Meeting ID: 996 1094 4232
Meeting password: 125
Reminder - HPSS (tape system) downtime 2-Aug-21 through 7:00 pm - 5-Aug-21
Updates on US Tier-2 centers
1) MSU site is moving 65 WNs to the new DC, i.e. all the newer WNs (R620s, R630s, C6420s).
2) UM site is working on the ipv6 issues on the new network. 2 causes, we solved one set of the problem by adding static IPv6 ND mapping to the gatekeeper, still working on set 2 problem from the R620s connected their data cables to the management switches
3) Job failures: 40% failure on 20th July due to 2 errors, "payload metadata does not exit", which disappeared on 21st July. (AGLT2 has the biggest number of failed jobs for this error within usatlas, but some other sites have similar errors). "no local space" error, the home directory for the usatlas users are full after years of piling up of small files, we cleaned the space and set up a cronjob to clean it.
details about 2)
More work nodes are having ipv6 connectivity issues (do not reach gw), there are 2 set of causes: one is possibly by a bug in either the juniper or the cisco switch border switches. The workaround is to add the static ipv6 ND mapping to the juniper gateway. (We have added all work nodes). Hopefully this will be resolved when we can get rid of the juniper gateway (using cisco instead) in August. Two is the management switches (S3048) have ipv6 issues. We have ~20 R620s which need to connect to the management switches for data connections, we havn't found a solution to that yet, so retired condor on all R620 work nodes for now
GGUS tickets: 0
HC blacklists: 0
o Smooth operations
o Site full except for a dip around 2021-07-15 (unknown if it's a widespread dip)
o Advanced stages of getting ready to buy worker nodes.
o xrd 5.3.0 installed and working in our custom container
o Successfully exporting NET2_DATADISK, _SCRATCHDISK, _LOCALGROUPDISK
o Endpoint atlas-xrootd.bu.edu registered in CRIC
o Configured for HTTP-TPC, custom adler32, both work successfully
o Getting put into "smoke tests" by Alessandra & co.

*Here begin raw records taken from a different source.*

<file path="config.mk">
export PLATFORM = sky130hd
export DESIGN_NAME = ltimer_top
export DESIGN_NICKNAME = d
export VERILOG_FILES = /design/src/rtl/ltimer_pkg.sv /design/src/rtl/ltimer_sync.sv /design/src/rtl/ltimer_chain.sv /design/src/rtl/ltimer_top.sv
export SDC_FILE = /design/constraint.sdc
export NUM_CORES = 1
export LEC_CHECK = 0
export ABC_AREA = 1
export BUFFER_PORTS_ARGS = -buffer_cell sky130_fd_sc_hd__buf_4
export CORE_MARGIN = 2
export CORE_UTILIZATION = 55
export DETAILED_ROUTE_END_ITERATION = 8
export PLACE_DENSITY = 0.75
export SYNTH_ARGS = -nofsm -noshare
export SYNTH_HDL_FRONTEND = slang
export SYNTH_SLANG_ARGS = --single-unit
</file>
<file path="constraint.sdc">
create_clock -name clk -period 1.6 [get_ports clk]
set_input_delay 0.4 -clock clk [delete_from_list [all_inputs] [get_ports clk]]
set_output_delay 0.4 -clock clk [all_outputs]
set_load 0.005 [all_outputs]
</file>
<file path="src/rtl/ltimer_pkg.sv">
package ltimer_pkg;
  typedef enum logic {
    ST_IDLE = 1'b0,
    ST_RUN  = 1'b1
  } tmr_state_t;
endpackage

</file>
<file path="src/rtl/ltimer_sync.sv">
module ltimer_sync #(
  parameter int STAGES  = 2,
  parameter bit DET_RISE = 1'b1
) (
  input  logic clk,
  input  logic rst,
  input  logic din,
  output logic lvl,
  output logic pulse
);
  logic [STAGES-1:0] shreg;
  logic              prev_q;

  always_ff @(posedge clk) begin
    if (rst) begin
      shreg  <= '0;
      prev_q <= 1'b0;
    end else begin
      shreg  <= {shreg[STAGES-2:0], din};
      prev_q <= shreg[STAGES-1];
    end
  end

  assign lvl = shreg[STAGES-1];

  generate
    if (DET_RISE) begin : g_rise
      assign pulse = lvl & ~prev_q;
    end else begin : g_fall
      assign pulse = ~lvl & prev_q;
    end
  endgenerate

  AST_PULSE_SINGLE: assert property (@(posedge clk) disable iff (rst)
    pulse |=> !pulse);
endmodule

</file>
<file path="src/rtl/ltimer_chain.sv">
module ltimer_chain #(
  parameter int W = 8
) (
  input  logic         clk,
  input  logic         rst,
  input  logic         load0,
  input  logic         step,
  output logic [W-1:0] cnt,
  output logic [W-1:0] cnt_nx
);
  always_comb begin
    if (load0)     cnt_nx = '0;
    else if (step) cnt_nx = cnt + 1'b1;
    else           cnt_nx = cnt;
  end

  always_ff @(posedge clk) begin
    if (rst) cnt <= '0;
    else     cnt <= cnt_nx;
  end

  AST_STEP_WRAP: assert property (@(posedge clk) disable iff (rst)
    (step && !load0 && cnt == {W{1'b1}}) |=> cnt == '0);
  AST_HOLD: assert property (@(posedge clk) disable iff (rst)
    (!step && !load0) |=> $stable(cnt));
endmodule

</file>
<file path="src/rtl/ltimer_top.sv">
module ltimer_top #(
  parameter int CNT_W     = 8,
  parameter int SYNC_STGS = 2
) (
  input  logic clk,
  input  logic rst,
  input  logic start_in,
  input  logic clear_in,
  input  logic tb_in,
  input  logic repeat_mode,
  output logic div2_out,
  output logic div256_out
);
  import ltimer_pkg::*;

  localparam logic [CNT_W-1:0] HALF = CNT_W'(1) << (CNT_W - 1);

  tmr_state_t        state, state_n;
  logic              st_lvl, st_rise, tb_lvl, tb_fall;
  logic              clr_eff, start_go, adv, stop;
  logic [CNT_W-1:0]  cnt, cnt_nx;

  ltimer_sync #(.STAGES(SYNC_STGS), .DET_RISE(1'b1)) u_st_sync (
    .clk(clk), .rst(rst), .din(start_in), .lvl(st_lvl), .pulse(st_rise));

  ltimer_sync #(.STAGES(SYNC_STGS), .DET_RISE(1'b0)) u_tb_sync (
    .clk(clk), .rst(rst), .din(tb_in), .lvl(tb_lvl), .pulse(tb_fall));

  assign clr_eff  = clear_in & ~st_lvl;
  assign start_go = st_rise & (state == ST_IDLE);
  assign adv      = (state == ST_RUN) & tb_fall & ~clr_eff;
  assign stop     = adv & ~repeat_mode & (cnt_nx == HALF);

  ltimer_chain #(.W(CNT_W)) u_chain (
    .clk(clk), .rst(rst), .load0(start_go), .step(adv),
    .cnt(cnt), .cnt_nx(cnt_nx));

  always_comb begin
    state_n = state;
    if (clr_eff)       state_n = ST_IDLE;
    else if (start_go) state_n = ST_RUN;
    else if (stop)     state_n = ST_IDLE;
  end

  always_ff @(posedge clk) begin
    if (rst) begin
      state      <= ST_IDLE;
      div2_out   <= 1'b1;
      div256_out <= 1'b1;
    end else begin
      state <= state_n;
      if (state_n == ST_RUN) begin
        div2_out   <= cnt_nx[0];
        div256_out <= cnt_nx[CNT_W-1];
      end else begin
        div2_out   <= 1'b1;
        div256_out <= 1'b1;
      end
    end
  end

  AST_RESET_IDLE: assert property (@(posedge clk)
    rst |=> (div2_out && div256_out));
  AST_CLEAR_IDLE: assert property (@(posedge clk) disable iff (rst)
    (clear_in && !st_lvl) |=> (state == ST_IDLE && div2_out && div256_out));
  AST_CLEAR_MASKED: assert property (@(posedge clk) disable iff (rst)
    (st_lvl && state == ST_RUN) |=> state == ST_RUN);
  AST_START_LOW: assert property (@(posedge clk) disable iff (rst)
    start_go |=> (!div2_out && !div256_out));
  AST_FALL_ONLY: assert property (@(posedge clk) disable iff (rst)
    tb_fall |-> !tb_lvl);
  AST_ONESHOT_END: assert property (@(posedge clk) disable iff (rst)
    (state == ST_RUN && !repeat_mode && tb_fall && !clr_eff && cnt == HALF - 1'b1)
      |=> (state == ST_IDLE && div2_out && div256_out));
endmodule

</file>
==> out/metrics.yaml, run 1 <==
floorplan:
  fp.dieArea_um2: 1860
  die_w_um: 43.2
  boundaryPins: 8
  start_util: 0.574
  fp.dieH_um: 43.2
  num_rows: 14
  core-area_um2: 1470
synth:
  netlist_instances: 120
  async_flop_share: 0
  avgSynthCellArea_um2: 7.04
  synth_edf_count: 0
  syn_area_um2: 845
  ys.flop_type: "dfxtp_1"
  ys_types: 18
  synthesis.nets: 127
  synth_seq_cells: 17
  yosysSeqAreaShare: 0.403
  ys_warn_count: 0
sta:
  skew_ns: 0.00914
  maxSlewViolCount: 0
  setup_tns_ns: 0
  setup_viol: 0
  finalCritPeriodShare: 0.930
  fin_crit_ns: 1.49
  finalHoldViolations: 0
  worstMarginPinSlew_ns: 0.298
  clock.fmax_mhz: 672
  maxSlewHeadroom: 0.799
critical_path:
  cpMostUsedCell: "nand2_1"
  cpPeakStageDelay_ns: 0.39
  endpoint_kind: "flop"
  crit_end: "state$_SDFF_PP0_"
  crit_slowest_cell: "dfxtp_4"
  crit_chain: "ha_4, nand2_1, inv_2, nand3_2, nor2_4, nand2_1, nand2_1, nor2_1, nor2_2, nand4_2, nand2_1, nor2_1"
  reg2regPathDepth: 12
  r2r_setup_slack_ns: 0.11
  worstReg2RegStart: "u_chain.cnt[0]$_SDFF_PP0_"
  critPathKind: "reg2reg"
  startpoint_type: "flop"
  r2r_end: "state$_SDFF_PP0_"
  required_ns: 1.80
  cp-startpoint: "u_chain.cnt[0]$_SDFF_PP0_"
  worstPathArrival_ns: 1.69
  crit_fanout: 4
clock_tree:
  clock_latency_ns: 0.30
  path_clk_slew_ns: 0.10
  cts_made_buffers: 3
  htree_levels: 1
  cts-root-buf: "clkbuf_4"
  clock_sinks: 17
  ctsHoldBuffers: 0
  cts_tree: "built"
  clk_path_buf_depth: 2
global_route:
  grt_max_degree: 16
  grt_usage: 0.197
  grt_overflow: 0
  grt_pass1_vias: 722
  antenna_found_initial: 0
  grt_pass1_wl_um: 2790
final_layout:
  layoutNonFillerInstCount: 151
  diodes: 0
  nNetsFinal: 143
  drive_above_1_share: 0.259
  area_delta_synth_final_pct: 18.4
routing:
  routed_wl_um: 1670
  wl_per_cell_um: 11.1
  firstDrtPassIters: 4
  antenna_left: 0
  drt_iter0_drc: 28
  vias: 784
  drc: 0
  vias_per_cell: 5.19
power:
  leakagePower_nw: 0.450
  power.total_w: 0.000709
  vdd_drop_max_mv: 0.540
  powerDensity_nw_per_um2: 710
place:
  routabilityCongestion: 0.858
  port_buffers: 7
  hpwl_um: 1220
  dp.cells: 143
min_path:
  worstHoldStart: "start_in"
  hp-class: "in2reg"
run:
  cap_violations: 0
status:
  status: "finished clean"
metrics by stage:
stage          utilization  setup WS, ns  instance area, um2  hold slack, ns
2_1_floorplan            -         0.199                 845           0.388
3_3_place_gp         0.626        0.0771                 921           0.403
3_5_place_dp         0.626        0.0358                 921           0.402
4_1_cts              0.644        0.0146                 947           0.302
5_1_grt              0.679       -0.0294                1000           0.311
6_report             0.679         0.113                1000           0.299
registers in the layout (all words and copies together), names as in the netlist:
name              count
u_tb_sync.shreg       2
u_tb_sync.prev_q      1
div256_out            1
u_st_sync.prev_q      1
state                 1
u_chain.cnt           8
u_st_sync.shreg       2
div2_out              1
critical path: cells and delay by family (launching register included):
kind / cells / cell delay, ns
AND/OR/NAND/NOR: 10 / 0.81
flip-flops: 1 / 0.39
adder cells (fa/ha/maj): 1 / 0.14
buffers and inverters: 1 / 0.08
synthesized netlist by cell type (2+ instances only):
library cell,number,area share
dfxtp_1,17,0.40
inv_1,18,0.080
inv_2,3,0.013
nand2_1,28,0.12
nand2_2,2,0.015
nand3_1,8,0.047
nand3_2,4,0.047
nand4_1,5,0.037
nor2_1,22,0.098
nor2_2,3,0.022
nor2_4,3,0.040
power breakdown:
group | internal, W | leakage, nW | switching (W)
Sequential | 0.000429 | 0.140 | 0.00000442
Clock | 0.0000973 | 0.0150 | 0.000136
Combinational | 0.0000170 | 0.295 | 0.0000249
cells by family after synthesis:
family	Yosys count	synth area share
flip-flops	17	0.403
buffers and inverters	22	0.0978
adder cells (fa/ha/maj)	1	0.0148
AND/OR/NAND/NOR	78	0.473
AO/OA/AOI/OAI	2	0.0118
how the worst min path moves through the flow:
| stage | endpoint | slack [ns] | depth (start not counted) |
|---|---|---|---|
| floorplan | u_st_sync.shreg[1]$_SDFF_PP0_ | 0.39 | 2 |
| global placement | u_st_sync.shreg[1]$_SDFF_PP0_ | 0.40 | 2 |
| detailed placement | u_st_sync.shreg[1]$_SDFF_PP0_ | 0.40 | 2 |
| CTS | u_st_sync.shreg[0]$_SDFF_PP0_ | 0.30 | 3 |
| global route | u_st_sync.shreg[0]$_SDFF_PP0_ | 0.31 | 3 |
| finish | u_st_sync.shreg[0]$_SDFF_PP0_ | 0.30 | 3 |
repair_timing:
action / CTS / global route
endpoints found under the hold margin: 0 / 0
resized for setup: 0 / 6
setup buffers: 0 / 4
endpoints found under the setup margin: 0 / 3
cells in the final DEF (no fill, tap or decap), types with 2 or more instances in the layout:
cell type  count
inv_1         18
nand4_1        5
inv_2          3
nand3_2        4
clkbuf_4       3
nor2_1        22
nor2_2         2
nor2_4         4
nand2_1       28
nand2_2        2
nand3_1        8
buf_4         12
dfxtp_1       15
routing by layer:
metal,share of wire,vias to the layer above,global-route usage
li1,-,400,-
met1,0.41,350,0.220
met2,0.49,25,0.340
met3,0.052,9,0.0255
met4,0.041,0,0.133
met5,0,-,0
area by class of cell:
| type | count | area (um2) |
|---|---|---|
| Multi-Input combinational cell | 81 | 439 |
| Fill cell | 125 | 472 |
| Tap cell | 16 | 20.0 |
| Inverter | 21 | 78.8 |
| Timing Repair Buffer | 12 | 90.1 |
| Sequential cell | 17 | 345 |
| Clock buffer | 4 | 26.3 |
No activity file was read; power rests on OpenSTA's default activity.
==> inputs of run 2 (changes only) <==
--- a/config.mk
+++ b/config.mk
@@ -6,11 +6,11 @@
 export NUM_CORES = 1
 export LEC_CHECK = 0
 export ABC_AREA = 1
-export BUFFER_PORTS_ARGS = -buffer_cell sky130_fd_sc_hd__buf_4
-export CORE_MARGIN = 2
-export CORE_UTILIZATION = 55
+export CORE_UTILIZATION = 59
 export DETAILED_ROUTE_END_ITERATION = 8
+export DONT_BUFFER_PORTS = 1
 export PLACE_DENSITY = 0.75
+export SKIP_LAST_GASP = 1
 export SYNTH_ARGS = -nofsm -noshare
 export SYNTH_HDL_FRONTEND = slang
 export SYNTH_SLANG_ARGS = --single-unit
==> run 2 against run 1 <==
Net effect: via count decreased by 5.7%; register-to-register slack worse by 0.02 ns; sequential share of layout area up 2.3 points; final cell count down 6.0%; clock skew down 0.0048 ns; clock power decreased by 3%; power decreased by 3.2%; critical path depth is the same; flip-flop and latch count unchanged; count of clock-buffer cells in the layout is 1 lower; critical endpoint unchanged; highest routed layer unchanged.
==> out/metrics.yaml, run 2 (same netlist as run 1, synthesis figures left out) <==
power:
  vdd_drop_max_mv: 0.472
  leakagePower_nw: 0.419
  powerDensity_nw_per_um2: 732
place:
  dp.cells: 134
  port_buffers: 0
  routabilityCongestion: 0.839
  hpwl_um: 1090
  place_ws_ns: 0.0615
sta:
  finalHoldViolations: 0
  clock.fmax_mhz: 663
  skew_ns: 0.00439
  fin_crit_ns: 1.51
  worst_slack_ns: 0.0923
  maxSlewViolCount: 0
  setup_viol: 0
  setup_tns_ns: 0
  maxSlewHeadroom: 0.775
  worstMarginPinSlew_ns: 0.335
  finalCritPeriodShare: 0.942
critical_path:
  critPathKind: "reg2reg"
  required_ns: 1.80
  cpMostUsedCell: "nand2_1"
  startpoint_type: "flop"
  crit_chain: "ha_2, nand2_1, inv_2, nand3_2, nor2_2, nand2_1, nand2_1, nor2_1, nor2_2, nand4_2, nand2_1, nor2_1"
  crit_slowest_cell: "dfxtp_2"
  crit_fanout: 4
  worstPathArrival_ns: 1.71
  endpoint_kind: "flop"
  cpPeakStageDelay_ns: 0.37
clock_tree:
  cts_made_buffers: 3
  clk_path_buf_depth: 2
  clock_latency_ns: 0.29
  path_clk_slew_ns: 0.10
  clock_sinks: 17
  cts_tree: "built"
  cts-root-buf: "clkbuf_4"
  htree_levels: 1
routing:
  antenna_left: 0
  vias: 739
  drt_iter0_drc: 12
  wl_per_cell_um: 11.1
  firstDrtPassIters: 4
  drc: 0
  vias_per_cell: 5.20
  routed_wl_um: 1580
run:
  cap_violations: 0
floorplan:
  fp.dieArea_um2: 1590
  fp.dieH_um: 39.8
  boundaryPins: 8
  core-area_um2: 1320
  start_util: 0.641
  num_rows: 13
  die_w_um: 39.8
final_layout:
  multi_input_area_um2: 424
  area_delta_synth_final_pct: 11.0
  drive_above_1_share: 0.220
  largest_register_ffs: 8
  nFillCells: 119
  top_regs: "u_chain.cnt x8, u_st_sync.shreg x2, u_tb_sync.shreg x2"
  diodes: 0
  final_cell_mix: "28 x nand2_1, 22 x nor2_1, 18 x inv_1"
  regArea_um2: 345
  layoutNonFillerInstCount: 142
  nNetsFinal: 135
  final_common_cell: "nand2_1"
  regMostFlops: "u_chain.cnt"
global_route:
  grt_max_degree: 16
  grt_usage: 0.208
  grt_pass1_wl_um: 2040
  grt_overflow: 0
  grt_pass1_vias: 514
  antenna_found_initial: 0
min_path:
  hp-class: "in2reg"
status:
  status: "finished clean"
==> run 2: cell types whose count changed in the layout (fill, tap and decap cells not counted), sizes merged <==
| cell | before | now |
|---|---|---|
| clkbuf | 4 | 3 |
| buf | 12 | 4 |
| clkinv | 0 | 1 |
==> run 2: worst paths after layout <==
path,slack [ns],to,depth (start not counted),start
worst max-delay path,0.09,state$_SDFF_PP0_,12,u_chain.cnt[0]$_SDFF_PP0_
worst min register to register,0.41,u_st_sync.shreg[1]$_SDFF_PP0_,2,u_st_sync.shreg[0]$_SDFF_PP0_
worst max register to register,0.09,state$_SDFF_PP0_,12,u_chain.cnt[0]$_SDFF_PP0_
worst min-delay path,0.16,u_chain.cnt[1]$_SDFF_PP0_,1,rst
==> run 2: report_power, final <==
group / leakage (nW) / total (W) / internal, W / switching (W)
Sequential: 0.140 / 0.000434 / 0.000430 / 0.00000471
Clock: 0.0177 / 0.000227 / 0.0000931 / 0.000134
Combinational: 0.262 / 0.0000255 / 0.00000805 / 0.0000174
==> run 2: per-stage QoR <==
stage | util | cell area (um2) | hold slack (ns) | power (W)
after detailed placement | 0.652 | 860 | 0.395 | 0.000471
after global placement | 0.652 | 860 | 0.396 | 0.000470
after global routing | 0.711 | 937 | 0.144 | 0.000713
after floorplan | - | 845 | 0.388 | 0.000469
final | 0.711 | 937 | 0.161 | 0.000686
after CTS | 0.673 | 887 | 0.155 | 0.000695
==> run 2: per-layer routing <==
| metal | share of wire | vias up | track usage |
|---|---|---|---|
| met5 | 0 | - | 0 |
| met1 | 0.43 | 330 | 0.237 |
| met2 | 0.50 | 19 | 0.320 |
| met4 | 0.015 | 0 | 0.103 |
| li1 | - | 386 | - |
| met3 | 0.059 | 4 | 0.0966 |
==> run 2: layout make-up <==
cell class	count	area share
clock inverter	1	0.00534
inverter	21	0.0841
tap	15	0.0200
sequential	17	0.368
clock buffer	3	0.0240
timing repair buffer	4	0.0454
multi-input combinational	81	0.453
==> run 2: timing repair <==
action,CTS,global route
buffers inserted,0,4
gates resized for setup,0,4
endpoints found under the setup margin,0,3
hold endpoints to repair,0,0
hold buffers,0,0
==> run 2: critical path, delay by kind of cell, from the launching register on <==
kind,cells,cell delay (ns)
DFF,1,0.37
adders and majority gates,1,0.18
buffers and inverters,1,0.09
and+or+nand+nor,10,0.78
==> inputs of run 3 (changes only) <==
==> constraint.sdc (replaced) <==
create_clock -name clk -period 1.6 [get_ports clk]
set_input_delay 0.16 -clock clk [delete_from_list [all_inputs] [get_ports clk]]
set_output_delay 0.16 -clock clk [all_outputs]
set_load 0.005 [all_outputs]
==> run 3 against run 2 <==
Net effect: via count up 0.81%; critical path depth down 9; combinational power up 44%; wire length increased by 3.0%; flip-flop and latch count is the same; non-clock buffer count is 3 higher; design area grew 4.3%; hold slack worse by 0.13 ns; final cell count is 2.1% higher; count of clock-buffer cells in the layout did not move; sequential power about the same; critical path type is now in2reg; largest power group unchanged.
==> out/metrics.yaml, run 3 (same netlist as run 1, synthesis figures left out) <==
status:
  status: "finished clean"
critical_path:
  startpoint_type: "primary input"
  cpPeakStageDelay_ns: 0.87
  reg2regPathDepth: 12
  critPathBufInv: 2
  crit_slowest_cell: "dlygate4sd3_1"
  worstReg2RegStart: "u_chain.cnt[0]$_SDFF_PP0_"
  required_ns: 1.78
  crit_fanout: 14
  endpoint_kind: "flop"
  critPathTopFamily: "buffers and inverters"
  worstPathArrival_ns: 1.72
  cpMostUsedCell: "dlygate4sd3_1"
  crit_chain: "dlygate4sd3_1, nor2_1, dlygate4sd3_1"
  r2r_end: "state$_SDFF_PP0_"
  critPathKind: "in2reg"
  r2r_setup_slack_ns: 0.08
  critical_path_depth: 3
clock_tree:
  clk_path_buf_depth: 2
  path_clk_slew_ns: 0.10
  clock_latency_ns: 0.29
  cts_made_buffers: 3
  htree_levels: 1
  cts_tree: "built"
  clock_sinks: 17
  cts-root-buf: "clkbuf_4"
floorplan:
  num_rows: 13
  start_util: 0.641
  die_w_um: 39.8
  fp.dieH_um: 39.8
  core-area_um2: 1320
  boundaryPins: 8
  fp.dieArea_um2: 1590
global_route:
  grt_pass1_vias: 539
  grt_max_degree: 15
  grt_pass1_wl_um: 2190
  grt_overflow: 0
  antenna_found_initial: 0
  grt_usage: 0.221
min_path:
  whs_path_depth: 2
  hp-class: "in2reg"
  holdPathEnd: "div2_out$_SDFF_PP1_"
  worstHoldStart: "rst"
final_layout:
  top_regs: "u_chain.cnt x8, u_st_sync.shreg x2, u_tb_sync.shreg x2"
  nFillCells: 109
  regMostFlops: "u_chain.cnt"
  multi_input_area_um2: 434
  final_common_cell: "nand2_1"
  diodes: 0
  largest_register_ffs: 8
  drive_above_1_share: 0.215
  regArea_um2: 345
  final_cell_mix: "28 x nand2_1, 22 x nor2_1, 18 x inv_1"
  nNetsFinal: 138
  area_delta_synth_final_pct: 15.7
  final_util: 0.742
routing:
  wl_met3_um: 90
  wl_per_cell_um: 11.2
  antenna_left: 0
  wl_met2_um: 763
  vias: 745
  routed_wl_um: 1630
  firstDrtPassIters: 5
  drc: 0
  vias_per_cell: 5.14
  drt_iter0_drc: 22
  wl_met1_um: 747
  highest_layer: "met4"
sta:
  maxSlewViolCount: 0
  setup_tns_ns: 0
  skew_ns: 0.00124
  clock.fmax_mhz: 651
  worst_slack_ns: 0.0637
  finalHoldViolations: 0
  fin_crit_ns: 1.54
  worstMarginPinSlew_ns: 0.532
  finalCritPeriodShare: 0.960
  setup_viol: 0
  maxSlewHeadroom: 0.644
power:
  combPwrFrac: 0.053
  vdd_drop_max_mv: 0.473
  internal-power_w: 0.000535
  powerDensity_nw_per_um2: 714
  netSwitchingFraction: 0.233
  p_switching_w: 0.000163
  leakagePower_nw: 0.433
  seqPwrFrac: 0.622
  p_clk_frac: 0.325
run:
  cap_violations: 0
place:
  port_buffers: 0
  place_ws_ns: 0.0615
  routabilityCongestion: 0.839
  hpwl_um: 1090
## run 3: how the worst max path moves through the flow
stage / from / slack, ns / to
after floorplan: u_chain.cnt[1]$_SDFF_PP0_ / 0.20 / state$_SDFF_PP0_
after global placement: u_chain.cnt[1]$_SDFF_PP0_ / 0.10 / state$_SDFF_PP0_
after detailed placement: u_chain.cnt[1]$_SDFF_PP0_ / 0.06 / state$_SDFF_PP0_
after CTS: u_chain.cnt[1]$_SDFF_PP0_ / 0.04 / state$_SDFF_PP0_
after global routing: u_chain.cnt[0]$_SDFF_PP0_ / -0.02 / state$_SDFF_PP0_
final: rst / 0.06 / u_st_sync.shreg[0]$_SDFF_PP0_
## run 3: per-stage QoR
step | instances | hold slack, ns | area (um2) | power [W]
final | 145 | 0.0276 | 977 | 0.000698
after detailed placement | 134 | 0.235 | 860 | 0.000471
after floorplan | 120 | 0.231 | 845 | 0.000469
after global placement | 134 | 0.233 | 860 | 0.000470
after CTS | 141 | 0.0125 | 917 | 0.000706
after global routing | 145 | 0.0250 | 977 | 0.000725
## run 3: timing repair
action	CTS	global route
endpoints found under the hold margin	14	0
setup buffers	0	4
gates resized for setup	0	5
hold buffers	3	0
endpoints found under the setup margin	0	3
## run 3: area by class of cell
type                       count  share of cell area
clock buffer                   3              0.0230
sequential                    17               0.353
tap                           15              0.0192
multi-input combinational     81               0.444
inverter                      21              0.0807
clock inverter                 1             0.00512
timing repair buffer           7              0.0743
## run 3: power groups by stage
stage	clock network (W)	registers [W]	logic (W)
floorplan	0	0.000445	0.0000240
global placement	0	0.000446	0.0000240
detailed placement	0	0.000446	0.0000248
CTS	0.000234	0.000436	0.0000352
global route	0.000249	0.000435	0.0000409
finish	0.000227	0.000434	0.0000368
## run 3: layer usage
metal	global-route usage	vias to the layer above
li1	-	391
met1	0.251	333
met2	0.344	16
met3	0.102	5
met4	0.103	0
met5	0	-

o Some problems remain, possibly related to transfers to dcache sites, Wei and Andy are investigating.
o NESE Tape ATLAS endpoints have arrived, expect to be racked and cabled this week.
o perfSonar node rebuilt with new hardware, both nodes are ipv6 now.
o Annual MGHPCC power maintenance, August 9
Setting up a test host, as proxy, with test version of XRootD 5.3 from OSG. Software installed, working on configuration.
Operations mostly smooth over period
- Smooth operations, ran low on jobs occasionally.
- XRootD 5.3.0 installed, HTTP-TPC working, waiting to be included in smoke tests.
A few more compute nodes showed up and have been racked, built, etc. and added to the cluster.
A couple more interactive machines showed up, but haven't been racked and built yet. These (along with the three machines mentioned above) aren't necessary for us to go into production.
Still waiting on the GPU machine. We believe sometime in November is when it will arrive (according to Dell).
We've gotten a condor queue up and running. Can submit jobs from both submit hosts we're planning to have for users day 1.